Content starts

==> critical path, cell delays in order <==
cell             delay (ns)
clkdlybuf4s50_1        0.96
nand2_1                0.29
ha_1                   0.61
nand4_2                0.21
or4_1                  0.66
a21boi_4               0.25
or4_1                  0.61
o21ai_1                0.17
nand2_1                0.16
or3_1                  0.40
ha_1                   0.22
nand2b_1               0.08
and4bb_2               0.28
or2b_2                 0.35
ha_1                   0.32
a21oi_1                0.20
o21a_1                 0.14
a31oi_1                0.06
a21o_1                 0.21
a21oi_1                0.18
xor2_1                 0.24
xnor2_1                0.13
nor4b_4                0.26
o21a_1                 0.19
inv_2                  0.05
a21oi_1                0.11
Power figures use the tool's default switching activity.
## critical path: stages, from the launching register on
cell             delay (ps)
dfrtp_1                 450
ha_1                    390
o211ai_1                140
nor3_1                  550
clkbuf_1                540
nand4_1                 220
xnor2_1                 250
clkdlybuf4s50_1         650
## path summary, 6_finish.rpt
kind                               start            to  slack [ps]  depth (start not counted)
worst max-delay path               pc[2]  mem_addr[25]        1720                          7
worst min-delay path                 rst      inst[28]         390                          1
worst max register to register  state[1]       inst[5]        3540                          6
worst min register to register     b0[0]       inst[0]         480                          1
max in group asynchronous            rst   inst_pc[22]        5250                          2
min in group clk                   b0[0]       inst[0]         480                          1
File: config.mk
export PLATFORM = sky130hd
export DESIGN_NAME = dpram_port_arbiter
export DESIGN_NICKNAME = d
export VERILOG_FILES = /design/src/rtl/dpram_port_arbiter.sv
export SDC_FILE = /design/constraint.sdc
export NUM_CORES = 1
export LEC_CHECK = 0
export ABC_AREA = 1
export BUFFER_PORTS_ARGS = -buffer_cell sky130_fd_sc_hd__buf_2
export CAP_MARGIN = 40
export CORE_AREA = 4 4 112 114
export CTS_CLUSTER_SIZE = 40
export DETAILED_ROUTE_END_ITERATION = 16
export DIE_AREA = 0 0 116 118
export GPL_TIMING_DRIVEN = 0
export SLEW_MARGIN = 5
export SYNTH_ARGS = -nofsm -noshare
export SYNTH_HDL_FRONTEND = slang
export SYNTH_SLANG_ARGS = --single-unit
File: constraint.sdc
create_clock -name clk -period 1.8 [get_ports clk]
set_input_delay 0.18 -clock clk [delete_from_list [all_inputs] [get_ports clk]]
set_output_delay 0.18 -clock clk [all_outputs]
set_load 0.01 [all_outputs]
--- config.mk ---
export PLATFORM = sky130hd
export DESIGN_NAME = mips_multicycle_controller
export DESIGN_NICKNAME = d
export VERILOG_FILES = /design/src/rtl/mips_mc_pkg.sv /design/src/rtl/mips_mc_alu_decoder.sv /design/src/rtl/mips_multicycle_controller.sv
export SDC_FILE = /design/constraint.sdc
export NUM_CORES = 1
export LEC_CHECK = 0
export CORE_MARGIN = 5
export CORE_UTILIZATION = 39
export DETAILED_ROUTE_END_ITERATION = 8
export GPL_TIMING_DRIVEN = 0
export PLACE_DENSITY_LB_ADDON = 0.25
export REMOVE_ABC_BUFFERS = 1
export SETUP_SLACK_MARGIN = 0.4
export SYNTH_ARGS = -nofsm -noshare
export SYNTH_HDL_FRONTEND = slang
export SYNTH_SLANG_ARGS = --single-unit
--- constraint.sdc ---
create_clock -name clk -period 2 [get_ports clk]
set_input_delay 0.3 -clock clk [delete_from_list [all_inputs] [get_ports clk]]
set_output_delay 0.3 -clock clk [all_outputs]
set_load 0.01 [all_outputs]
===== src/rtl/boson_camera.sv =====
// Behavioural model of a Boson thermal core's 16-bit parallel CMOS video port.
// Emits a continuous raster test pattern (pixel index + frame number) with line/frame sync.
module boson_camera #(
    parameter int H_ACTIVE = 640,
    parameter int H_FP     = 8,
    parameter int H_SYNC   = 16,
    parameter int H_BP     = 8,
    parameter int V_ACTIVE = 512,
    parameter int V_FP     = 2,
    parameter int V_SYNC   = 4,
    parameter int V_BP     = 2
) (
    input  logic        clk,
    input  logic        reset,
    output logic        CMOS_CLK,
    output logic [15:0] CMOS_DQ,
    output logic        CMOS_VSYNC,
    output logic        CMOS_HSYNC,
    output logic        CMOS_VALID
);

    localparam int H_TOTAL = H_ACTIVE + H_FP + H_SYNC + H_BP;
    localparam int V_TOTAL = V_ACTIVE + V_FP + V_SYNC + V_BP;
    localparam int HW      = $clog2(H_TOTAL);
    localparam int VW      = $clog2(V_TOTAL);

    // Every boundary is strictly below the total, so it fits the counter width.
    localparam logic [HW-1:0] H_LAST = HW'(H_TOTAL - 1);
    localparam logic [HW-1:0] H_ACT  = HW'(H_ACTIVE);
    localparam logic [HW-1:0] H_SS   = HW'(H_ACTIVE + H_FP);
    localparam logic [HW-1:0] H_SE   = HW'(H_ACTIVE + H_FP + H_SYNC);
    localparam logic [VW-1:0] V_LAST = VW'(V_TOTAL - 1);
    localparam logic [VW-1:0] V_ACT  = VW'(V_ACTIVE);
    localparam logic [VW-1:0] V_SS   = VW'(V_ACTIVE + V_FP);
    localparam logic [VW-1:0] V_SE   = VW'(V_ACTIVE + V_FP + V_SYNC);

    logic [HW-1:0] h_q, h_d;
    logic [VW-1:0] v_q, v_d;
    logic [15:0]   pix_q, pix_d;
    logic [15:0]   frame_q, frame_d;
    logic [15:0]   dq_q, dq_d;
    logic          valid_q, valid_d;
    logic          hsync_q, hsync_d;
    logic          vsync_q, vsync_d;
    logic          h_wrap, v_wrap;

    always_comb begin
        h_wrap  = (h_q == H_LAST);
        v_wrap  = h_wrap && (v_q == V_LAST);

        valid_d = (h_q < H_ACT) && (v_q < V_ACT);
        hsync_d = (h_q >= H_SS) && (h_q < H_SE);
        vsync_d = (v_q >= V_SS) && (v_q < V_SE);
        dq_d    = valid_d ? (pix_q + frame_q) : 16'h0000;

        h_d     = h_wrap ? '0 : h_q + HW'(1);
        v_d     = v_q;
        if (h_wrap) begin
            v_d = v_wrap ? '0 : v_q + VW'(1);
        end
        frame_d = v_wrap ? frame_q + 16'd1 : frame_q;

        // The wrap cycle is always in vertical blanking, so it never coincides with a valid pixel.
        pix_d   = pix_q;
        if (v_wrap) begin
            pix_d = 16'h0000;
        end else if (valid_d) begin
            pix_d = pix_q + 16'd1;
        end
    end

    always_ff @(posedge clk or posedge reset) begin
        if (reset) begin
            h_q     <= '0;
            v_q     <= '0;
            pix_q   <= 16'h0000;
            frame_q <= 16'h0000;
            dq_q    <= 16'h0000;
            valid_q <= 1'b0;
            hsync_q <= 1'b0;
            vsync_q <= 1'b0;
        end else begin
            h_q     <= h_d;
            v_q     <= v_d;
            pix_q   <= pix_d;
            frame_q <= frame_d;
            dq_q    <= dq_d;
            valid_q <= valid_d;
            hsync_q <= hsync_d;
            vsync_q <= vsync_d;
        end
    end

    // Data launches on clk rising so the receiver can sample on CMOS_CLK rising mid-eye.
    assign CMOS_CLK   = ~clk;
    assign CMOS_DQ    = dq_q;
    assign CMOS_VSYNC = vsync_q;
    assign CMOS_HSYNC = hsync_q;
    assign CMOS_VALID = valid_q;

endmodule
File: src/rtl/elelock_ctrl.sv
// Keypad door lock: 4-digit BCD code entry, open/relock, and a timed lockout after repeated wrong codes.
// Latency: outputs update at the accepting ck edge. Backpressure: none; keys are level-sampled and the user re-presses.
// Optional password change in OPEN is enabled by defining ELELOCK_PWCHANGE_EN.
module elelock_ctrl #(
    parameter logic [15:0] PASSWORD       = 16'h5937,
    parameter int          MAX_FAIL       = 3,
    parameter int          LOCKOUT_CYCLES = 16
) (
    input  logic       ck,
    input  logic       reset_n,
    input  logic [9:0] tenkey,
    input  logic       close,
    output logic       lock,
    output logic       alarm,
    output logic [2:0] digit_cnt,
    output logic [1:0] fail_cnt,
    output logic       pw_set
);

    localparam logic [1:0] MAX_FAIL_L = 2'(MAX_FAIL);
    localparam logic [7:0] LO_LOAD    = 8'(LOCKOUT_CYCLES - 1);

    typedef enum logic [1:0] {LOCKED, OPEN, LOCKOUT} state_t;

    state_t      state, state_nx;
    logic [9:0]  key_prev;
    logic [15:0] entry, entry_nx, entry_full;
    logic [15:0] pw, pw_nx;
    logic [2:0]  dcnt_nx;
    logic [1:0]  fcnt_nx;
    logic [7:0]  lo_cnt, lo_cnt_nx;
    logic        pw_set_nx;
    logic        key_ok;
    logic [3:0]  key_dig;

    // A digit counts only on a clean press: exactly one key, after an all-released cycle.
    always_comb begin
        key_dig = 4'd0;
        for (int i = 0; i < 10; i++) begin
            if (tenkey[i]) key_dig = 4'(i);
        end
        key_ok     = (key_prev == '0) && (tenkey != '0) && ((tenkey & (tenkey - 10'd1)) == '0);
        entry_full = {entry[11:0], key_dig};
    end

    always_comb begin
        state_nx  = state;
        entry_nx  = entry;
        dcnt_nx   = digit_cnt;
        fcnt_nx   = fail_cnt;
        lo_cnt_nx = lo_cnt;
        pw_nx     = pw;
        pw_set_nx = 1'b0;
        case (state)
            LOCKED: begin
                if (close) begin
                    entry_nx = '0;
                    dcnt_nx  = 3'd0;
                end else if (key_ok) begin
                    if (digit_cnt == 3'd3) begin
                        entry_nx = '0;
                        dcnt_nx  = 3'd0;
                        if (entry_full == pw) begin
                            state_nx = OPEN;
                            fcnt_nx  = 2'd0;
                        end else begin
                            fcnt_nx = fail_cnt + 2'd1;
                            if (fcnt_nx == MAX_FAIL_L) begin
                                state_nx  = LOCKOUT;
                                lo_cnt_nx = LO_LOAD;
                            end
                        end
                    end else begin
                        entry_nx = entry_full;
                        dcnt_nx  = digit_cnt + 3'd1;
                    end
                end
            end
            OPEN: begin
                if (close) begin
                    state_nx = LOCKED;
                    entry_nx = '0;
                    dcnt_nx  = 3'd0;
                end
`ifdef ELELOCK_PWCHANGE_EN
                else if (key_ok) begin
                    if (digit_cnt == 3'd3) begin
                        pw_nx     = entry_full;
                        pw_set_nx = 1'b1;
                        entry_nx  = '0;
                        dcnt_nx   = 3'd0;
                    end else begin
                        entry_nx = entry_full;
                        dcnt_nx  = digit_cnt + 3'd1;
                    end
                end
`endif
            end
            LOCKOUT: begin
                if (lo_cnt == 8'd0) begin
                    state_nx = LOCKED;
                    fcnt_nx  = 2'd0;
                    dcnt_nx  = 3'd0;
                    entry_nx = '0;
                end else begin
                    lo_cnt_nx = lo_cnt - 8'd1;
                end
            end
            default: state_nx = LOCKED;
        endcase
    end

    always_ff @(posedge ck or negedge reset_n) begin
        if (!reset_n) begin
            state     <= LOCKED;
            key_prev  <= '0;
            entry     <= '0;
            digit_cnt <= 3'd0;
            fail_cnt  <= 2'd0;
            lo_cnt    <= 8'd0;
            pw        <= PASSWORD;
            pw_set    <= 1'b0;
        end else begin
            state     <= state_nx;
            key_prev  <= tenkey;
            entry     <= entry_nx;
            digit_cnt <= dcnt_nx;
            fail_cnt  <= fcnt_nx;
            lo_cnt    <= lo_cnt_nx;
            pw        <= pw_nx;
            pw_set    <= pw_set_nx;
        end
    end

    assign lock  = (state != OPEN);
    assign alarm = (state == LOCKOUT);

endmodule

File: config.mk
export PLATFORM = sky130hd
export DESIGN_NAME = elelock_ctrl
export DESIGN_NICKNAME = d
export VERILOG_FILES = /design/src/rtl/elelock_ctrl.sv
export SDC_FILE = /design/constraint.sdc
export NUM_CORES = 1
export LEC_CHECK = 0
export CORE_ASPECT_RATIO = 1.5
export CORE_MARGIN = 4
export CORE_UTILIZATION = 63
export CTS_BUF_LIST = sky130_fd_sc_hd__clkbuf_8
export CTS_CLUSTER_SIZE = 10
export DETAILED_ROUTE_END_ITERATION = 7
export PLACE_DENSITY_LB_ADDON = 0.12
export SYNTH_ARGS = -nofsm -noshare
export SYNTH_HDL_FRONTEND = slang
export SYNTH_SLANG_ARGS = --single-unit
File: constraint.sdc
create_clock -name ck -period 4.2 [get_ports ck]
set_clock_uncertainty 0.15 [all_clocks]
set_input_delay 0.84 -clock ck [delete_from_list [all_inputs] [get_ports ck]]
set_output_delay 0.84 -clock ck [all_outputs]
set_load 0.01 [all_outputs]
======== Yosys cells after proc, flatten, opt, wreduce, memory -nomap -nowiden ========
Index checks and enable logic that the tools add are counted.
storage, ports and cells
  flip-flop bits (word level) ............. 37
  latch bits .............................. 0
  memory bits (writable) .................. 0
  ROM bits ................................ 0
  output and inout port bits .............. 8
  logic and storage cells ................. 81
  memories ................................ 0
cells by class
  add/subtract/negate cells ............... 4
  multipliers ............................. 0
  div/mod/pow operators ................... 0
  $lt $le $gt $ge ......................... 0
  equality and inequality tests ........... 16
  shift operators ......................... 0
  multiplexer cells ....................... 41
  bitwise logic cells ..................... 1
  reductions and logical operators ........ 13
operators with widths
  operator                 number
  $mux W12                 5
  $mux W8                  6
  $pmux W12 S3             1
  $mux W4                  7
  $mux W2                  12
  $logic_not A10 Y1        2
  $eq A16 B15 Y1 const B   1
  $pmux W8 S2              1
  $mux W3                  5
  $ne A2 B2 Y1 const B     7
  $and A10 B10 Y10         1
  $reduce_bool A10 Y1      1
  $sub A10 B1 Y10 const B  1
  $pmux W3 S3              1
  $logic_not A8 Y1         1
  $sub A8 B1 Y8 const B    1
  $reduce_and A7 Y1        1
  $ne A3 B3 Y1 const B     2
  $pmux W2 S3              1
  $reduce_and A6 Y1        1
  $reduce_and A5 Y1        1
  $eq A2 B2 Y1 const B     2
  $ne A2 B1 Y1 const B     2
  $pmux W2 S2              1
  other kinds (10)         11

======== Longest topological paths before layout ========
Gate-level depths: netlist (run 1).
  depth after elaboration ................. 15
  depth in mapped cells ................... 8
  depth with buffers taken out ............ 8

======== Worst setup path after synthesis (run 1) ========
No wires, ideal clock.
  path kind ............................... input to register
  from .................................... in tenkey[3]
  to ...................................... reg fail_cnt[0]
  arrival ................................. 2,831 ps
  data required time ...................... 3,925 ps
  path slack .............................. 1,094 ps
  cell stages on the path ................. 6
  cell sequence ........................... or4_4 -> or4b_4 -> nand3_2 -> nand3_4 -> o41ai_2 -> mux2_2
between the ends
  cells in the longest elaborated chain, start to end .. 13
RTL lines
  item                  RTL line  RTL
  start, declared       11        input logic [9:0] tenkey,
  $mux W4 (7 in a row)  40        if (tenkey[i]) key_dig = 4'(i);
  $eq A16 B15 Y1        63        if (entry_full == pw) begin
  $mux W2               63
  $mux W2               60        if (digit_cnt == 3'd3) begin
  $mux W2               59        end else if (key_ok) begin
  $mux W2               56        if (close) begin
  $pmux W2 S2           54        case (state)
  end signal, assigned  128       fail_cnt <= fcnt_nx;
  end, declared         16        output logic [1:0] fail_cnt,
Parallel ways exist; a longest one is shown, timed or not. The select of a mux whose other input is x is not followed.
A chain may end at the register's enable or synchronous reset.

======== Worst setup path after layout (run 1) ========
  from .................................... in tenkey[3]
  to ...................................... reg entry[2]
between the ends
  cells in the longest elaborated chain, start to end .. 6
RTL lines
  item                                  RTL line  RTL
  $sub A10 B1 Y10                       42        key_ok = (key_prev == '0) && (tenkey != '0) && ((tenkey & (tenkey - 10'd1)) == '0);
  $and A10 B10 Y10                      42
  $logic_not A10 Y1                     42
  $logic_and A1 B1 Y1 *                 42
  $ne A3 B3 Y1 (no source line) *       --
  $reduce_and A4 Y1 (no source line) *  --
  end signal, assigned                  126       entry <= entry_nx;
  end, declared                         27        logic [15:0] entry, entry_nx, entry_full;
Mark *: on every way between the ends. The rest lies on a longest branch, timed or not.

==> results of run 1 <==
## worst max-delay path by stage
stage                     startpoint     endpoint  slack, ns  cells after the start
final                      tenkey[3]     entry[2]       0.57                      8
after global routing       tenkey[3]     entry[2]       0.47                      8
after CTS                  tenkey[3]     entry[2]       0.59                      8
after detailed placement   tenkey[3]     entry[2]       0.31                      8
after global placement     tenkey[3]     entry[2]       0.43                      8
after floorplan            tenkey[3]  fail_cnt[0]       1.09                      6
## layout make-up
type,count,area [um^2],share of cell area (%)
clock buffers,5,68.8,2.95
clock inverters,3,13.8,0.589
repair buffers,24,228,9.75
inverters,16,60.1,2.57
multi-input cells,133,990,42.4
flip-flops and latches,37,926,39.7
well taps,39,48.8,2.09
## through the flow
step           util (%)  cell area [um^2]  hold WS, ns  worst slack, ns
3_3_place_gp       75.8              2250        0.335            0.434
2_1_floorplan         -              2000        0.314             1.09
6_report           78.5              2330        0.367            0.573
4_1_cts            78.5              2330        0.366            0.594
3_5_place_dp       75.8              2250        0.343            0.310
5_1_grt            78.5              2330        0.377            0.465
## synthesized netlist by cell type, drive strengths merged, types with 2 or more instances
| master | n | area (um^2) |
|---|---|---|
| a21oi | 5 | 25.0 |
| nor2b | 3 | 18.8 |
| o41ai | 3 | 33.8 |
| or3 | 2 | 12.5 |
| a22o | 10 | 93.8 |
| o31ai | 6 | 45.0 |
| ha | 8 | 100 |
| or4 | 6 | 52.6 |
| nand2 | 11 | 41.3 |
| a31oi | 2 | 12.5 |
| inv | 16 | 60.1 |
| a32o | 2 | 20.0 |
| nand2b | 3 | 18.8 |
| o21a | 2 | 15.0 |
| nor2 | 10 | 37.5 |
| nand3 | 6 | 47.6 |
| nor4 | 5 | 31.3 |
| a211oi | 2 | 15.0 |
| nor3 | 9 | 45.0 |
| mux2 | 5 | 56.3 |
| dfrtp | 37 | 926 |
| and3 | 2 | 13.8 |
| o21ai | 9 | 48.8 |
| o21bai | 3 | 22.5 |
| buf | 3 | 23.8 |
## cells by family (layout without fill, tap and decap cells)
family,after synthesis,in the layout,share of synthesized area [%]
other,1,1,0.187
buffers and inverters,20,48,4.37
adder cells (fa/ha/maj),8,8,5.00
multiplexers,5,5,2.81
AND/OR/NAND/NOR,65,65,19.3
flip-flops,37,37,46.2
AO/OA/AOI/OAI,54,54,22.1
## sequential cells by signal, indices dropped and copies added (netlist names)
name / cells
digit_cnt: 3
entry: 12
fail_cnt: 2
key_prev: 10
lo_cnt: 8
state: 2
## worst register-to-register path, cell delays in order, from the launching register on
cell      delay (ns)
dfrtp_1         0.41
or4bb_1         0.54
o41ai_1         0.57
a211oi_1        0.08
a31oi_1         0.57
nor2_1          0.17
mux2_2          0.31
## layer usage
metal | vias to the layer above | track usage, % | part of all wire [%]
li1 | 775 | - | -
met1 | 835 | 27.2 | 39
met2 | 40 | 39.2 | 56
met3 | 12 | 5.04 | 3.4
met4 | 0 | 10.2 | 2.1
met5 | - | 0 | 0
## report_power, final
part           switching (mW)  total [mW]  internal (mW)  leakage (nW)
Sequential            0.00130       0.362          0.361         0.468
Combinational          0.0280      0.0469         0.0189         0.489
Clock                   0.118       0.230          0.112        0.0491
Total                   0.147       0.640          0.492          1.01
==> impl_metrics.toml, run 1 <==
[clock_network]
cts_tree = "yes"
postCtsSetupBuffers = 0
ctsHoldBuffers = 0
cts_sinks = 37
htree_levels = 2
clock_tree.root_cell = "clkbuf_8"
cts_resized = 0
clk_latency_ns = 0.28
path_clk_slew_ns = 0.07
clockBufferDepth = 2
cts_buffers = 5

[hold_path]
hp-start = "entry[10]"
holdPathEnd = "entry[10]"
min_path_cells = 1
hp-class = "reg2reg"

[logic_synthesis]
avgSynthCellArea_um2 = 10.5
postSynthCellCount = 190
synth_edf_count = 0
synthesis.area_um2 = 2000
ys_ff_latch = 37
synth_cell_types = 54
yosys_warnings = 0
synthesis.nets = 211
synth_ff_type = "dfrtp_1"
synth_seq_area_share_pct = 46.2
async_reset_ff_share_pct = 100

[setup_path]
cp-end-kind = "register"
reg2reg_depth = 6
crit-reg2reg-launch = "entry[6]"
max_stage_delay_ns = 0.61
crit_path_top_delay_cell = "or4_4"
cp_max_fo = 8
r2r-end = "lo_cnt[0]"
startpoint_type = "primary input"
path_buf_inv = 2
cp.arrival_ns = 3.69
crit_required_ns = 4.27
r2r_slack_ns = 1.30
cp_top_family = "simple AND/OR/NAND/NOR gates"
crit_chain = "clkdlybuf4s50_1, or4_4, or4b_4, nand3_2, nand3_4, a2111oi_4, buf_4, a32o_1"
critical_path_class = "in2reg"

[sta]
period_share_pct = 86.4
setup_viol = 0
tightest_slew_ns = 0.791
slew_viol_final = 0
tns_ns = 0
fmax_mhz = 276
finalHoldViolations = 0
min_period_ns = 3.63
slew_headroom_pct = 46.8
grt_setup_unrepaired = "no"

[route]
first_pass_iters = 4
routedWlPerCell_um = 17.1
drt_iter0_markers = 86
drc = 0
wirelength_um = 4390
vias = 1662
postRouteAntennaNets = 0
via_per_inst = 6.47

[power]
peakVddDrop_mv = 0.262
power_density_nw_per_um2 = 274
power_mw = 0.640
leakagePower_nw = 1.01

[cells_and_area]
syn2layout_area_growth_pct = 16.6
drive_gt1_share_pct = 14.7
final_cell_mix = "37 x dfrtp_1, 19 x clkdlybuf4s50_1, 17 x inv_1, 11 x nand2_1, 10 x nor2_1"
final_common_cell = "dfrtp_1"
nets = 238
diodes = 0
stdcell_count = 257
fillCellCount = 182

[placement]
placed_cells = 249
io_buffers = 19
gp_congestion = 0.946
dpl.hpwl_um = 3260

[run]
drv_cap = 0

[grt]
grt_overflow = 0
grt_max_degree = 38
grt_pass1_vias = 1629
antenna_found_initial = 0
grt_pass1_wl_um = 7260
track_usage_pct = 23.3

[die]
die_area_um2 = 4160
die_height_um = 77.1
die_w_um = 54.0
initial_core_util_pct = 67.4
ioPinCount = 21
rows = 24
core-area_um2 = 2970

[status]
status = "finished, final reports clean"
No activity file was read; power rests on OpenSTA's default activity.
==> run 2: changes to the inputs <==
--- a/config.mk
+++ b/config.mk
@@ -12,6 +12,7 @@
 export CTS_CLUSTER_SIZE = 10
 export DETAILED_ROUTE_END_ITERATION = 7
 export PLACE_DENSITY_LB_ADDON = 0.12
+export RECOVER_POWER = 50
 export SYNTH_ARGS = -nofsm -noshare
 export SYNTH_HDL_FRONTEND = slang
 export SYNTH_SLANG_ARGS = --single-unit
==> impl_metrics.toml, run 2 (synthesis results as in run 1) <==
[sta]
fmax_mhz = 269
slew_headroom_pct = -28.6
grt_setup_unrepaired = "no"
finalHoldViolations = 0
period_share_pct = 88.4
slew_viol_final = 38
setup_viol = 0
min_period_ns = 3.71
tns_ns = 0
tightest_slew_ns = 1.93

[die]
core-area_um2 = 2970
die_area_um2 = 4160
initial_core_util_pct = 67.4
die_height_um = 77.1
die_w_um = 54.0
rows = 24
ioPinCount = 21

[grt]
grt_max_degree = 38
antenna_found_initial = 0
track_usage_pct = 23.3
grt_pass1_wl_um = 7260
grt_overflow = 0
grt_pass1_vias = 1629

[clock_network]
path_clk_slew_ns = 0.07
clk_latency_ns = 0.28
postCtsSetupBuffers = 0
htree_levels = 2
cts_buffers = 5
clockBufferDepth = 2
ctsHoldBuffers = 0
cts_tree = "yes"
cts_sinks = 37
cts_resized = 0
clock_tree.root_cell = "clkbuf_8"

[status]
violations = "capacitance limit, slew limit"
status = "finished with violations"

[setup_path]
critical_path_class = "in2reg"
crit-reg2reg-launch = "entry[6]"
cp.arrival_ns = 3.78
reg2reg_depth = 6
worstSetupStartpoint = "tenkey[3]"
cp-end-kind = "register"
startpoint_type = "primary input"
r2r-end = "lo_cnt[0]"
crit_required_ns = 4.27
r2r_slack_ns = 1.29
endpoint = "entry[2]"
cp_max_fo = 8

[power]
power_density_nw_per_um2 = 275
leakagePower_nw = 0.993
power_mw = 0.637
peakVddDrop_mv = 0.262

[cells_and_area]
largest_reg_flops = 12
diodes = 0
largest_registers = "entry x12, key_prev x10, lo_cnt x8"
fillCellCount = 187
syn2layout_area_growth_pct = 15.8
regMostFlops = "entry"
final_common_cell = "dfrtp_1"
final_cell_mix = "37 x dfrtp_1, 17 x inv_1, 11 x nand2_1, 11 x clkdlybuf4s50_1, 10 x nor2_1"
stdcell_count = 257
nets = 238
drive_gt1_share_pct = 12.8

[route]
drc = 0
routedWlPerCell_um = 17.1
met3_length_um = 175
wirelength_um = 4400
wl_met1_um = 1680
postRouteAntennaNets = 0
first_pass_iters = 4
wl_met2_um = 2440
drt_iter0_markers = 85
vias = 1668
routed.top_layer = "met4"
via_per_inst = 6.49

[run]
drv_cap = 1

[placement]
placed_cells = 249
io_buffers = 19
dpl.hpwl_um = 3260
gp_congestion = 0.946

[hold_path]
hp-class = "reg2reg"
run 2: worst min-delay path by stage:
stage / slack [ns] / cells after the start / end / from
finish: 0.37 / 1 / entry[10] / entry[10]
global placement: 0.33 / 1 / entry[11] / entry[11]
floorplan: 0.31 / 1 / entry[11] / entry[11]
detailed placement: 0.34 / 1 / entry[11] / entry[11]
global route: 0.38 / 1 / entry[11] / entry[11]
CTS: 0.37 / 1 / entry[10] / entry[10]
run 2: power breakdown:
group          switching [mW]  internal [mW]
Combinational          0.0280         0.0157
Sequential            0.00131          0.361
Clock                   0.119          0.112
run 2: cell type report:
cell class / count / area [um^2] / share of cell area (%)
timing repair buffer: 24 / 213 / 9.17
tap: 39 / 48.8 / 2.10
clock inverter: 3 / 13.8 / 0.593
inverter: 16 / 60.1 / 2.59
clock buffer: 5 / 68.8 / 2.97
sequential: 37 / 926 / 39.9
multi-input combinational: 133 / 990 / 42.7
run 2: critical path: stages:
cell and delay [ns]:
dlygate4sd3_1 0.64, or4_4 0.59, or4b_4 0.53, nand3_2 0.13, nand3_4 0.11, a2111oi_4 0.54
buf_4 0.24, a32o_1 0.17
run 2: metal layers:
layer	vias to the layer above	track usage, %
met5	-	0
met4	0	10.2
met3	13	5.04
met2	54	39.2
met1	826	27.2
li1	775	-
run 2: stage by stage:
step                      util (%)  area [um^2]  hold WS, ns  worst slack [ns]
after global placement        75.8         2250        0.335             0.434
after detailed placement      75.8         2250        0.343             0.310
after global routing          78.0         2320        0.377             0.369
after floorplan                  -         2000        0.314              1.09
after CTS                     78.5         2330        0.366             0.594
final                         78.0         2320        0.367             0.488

Content ends

**GOAL OF THE EXERCISE**
Print exactly the lines of the listing above starting at the line containing "Mark *: on every" and ending at the line containing "worst slack, ns", both included.

**RESPONSE AREA**
Mark *: on every way between the ends. The rest lies on a longest branch, timed or not.

==> results of run 1 <==
## worst max-delay path by stage
stage                     startpoint     endpoint  slack, ns  cells after the start
final                      tenkey[3]     entry[2]       0.57                      8
after global routing       tenkey[3]     entry[2]       0.47                      8
after CTS                  tenkey[3]     entry[2]       0.59                      8
after detailed placement   tenkey[3]     entry[2]       0.31                      8
after global placement     tenkey[3]     entry[2]       0.43                      8
after floorplan            tenkey[3]  fail_cnt[0]       1.09                      6
## layout make-up
type,count,area [um^2],share of cell area (%)
clock buffers,5,68.8,2.95
clock inverters,3,13.8,0.589
repair buffers,24,228,9.75
inverters,16,60.1,2.57
multi-input cells,133,990,42.4
flip-flops and latches,37,926,39.7
well taps,39,48.8,2.09
## through the flow
step           util (%)  cell area [um^2]  hold WS, ns  worst slack, ns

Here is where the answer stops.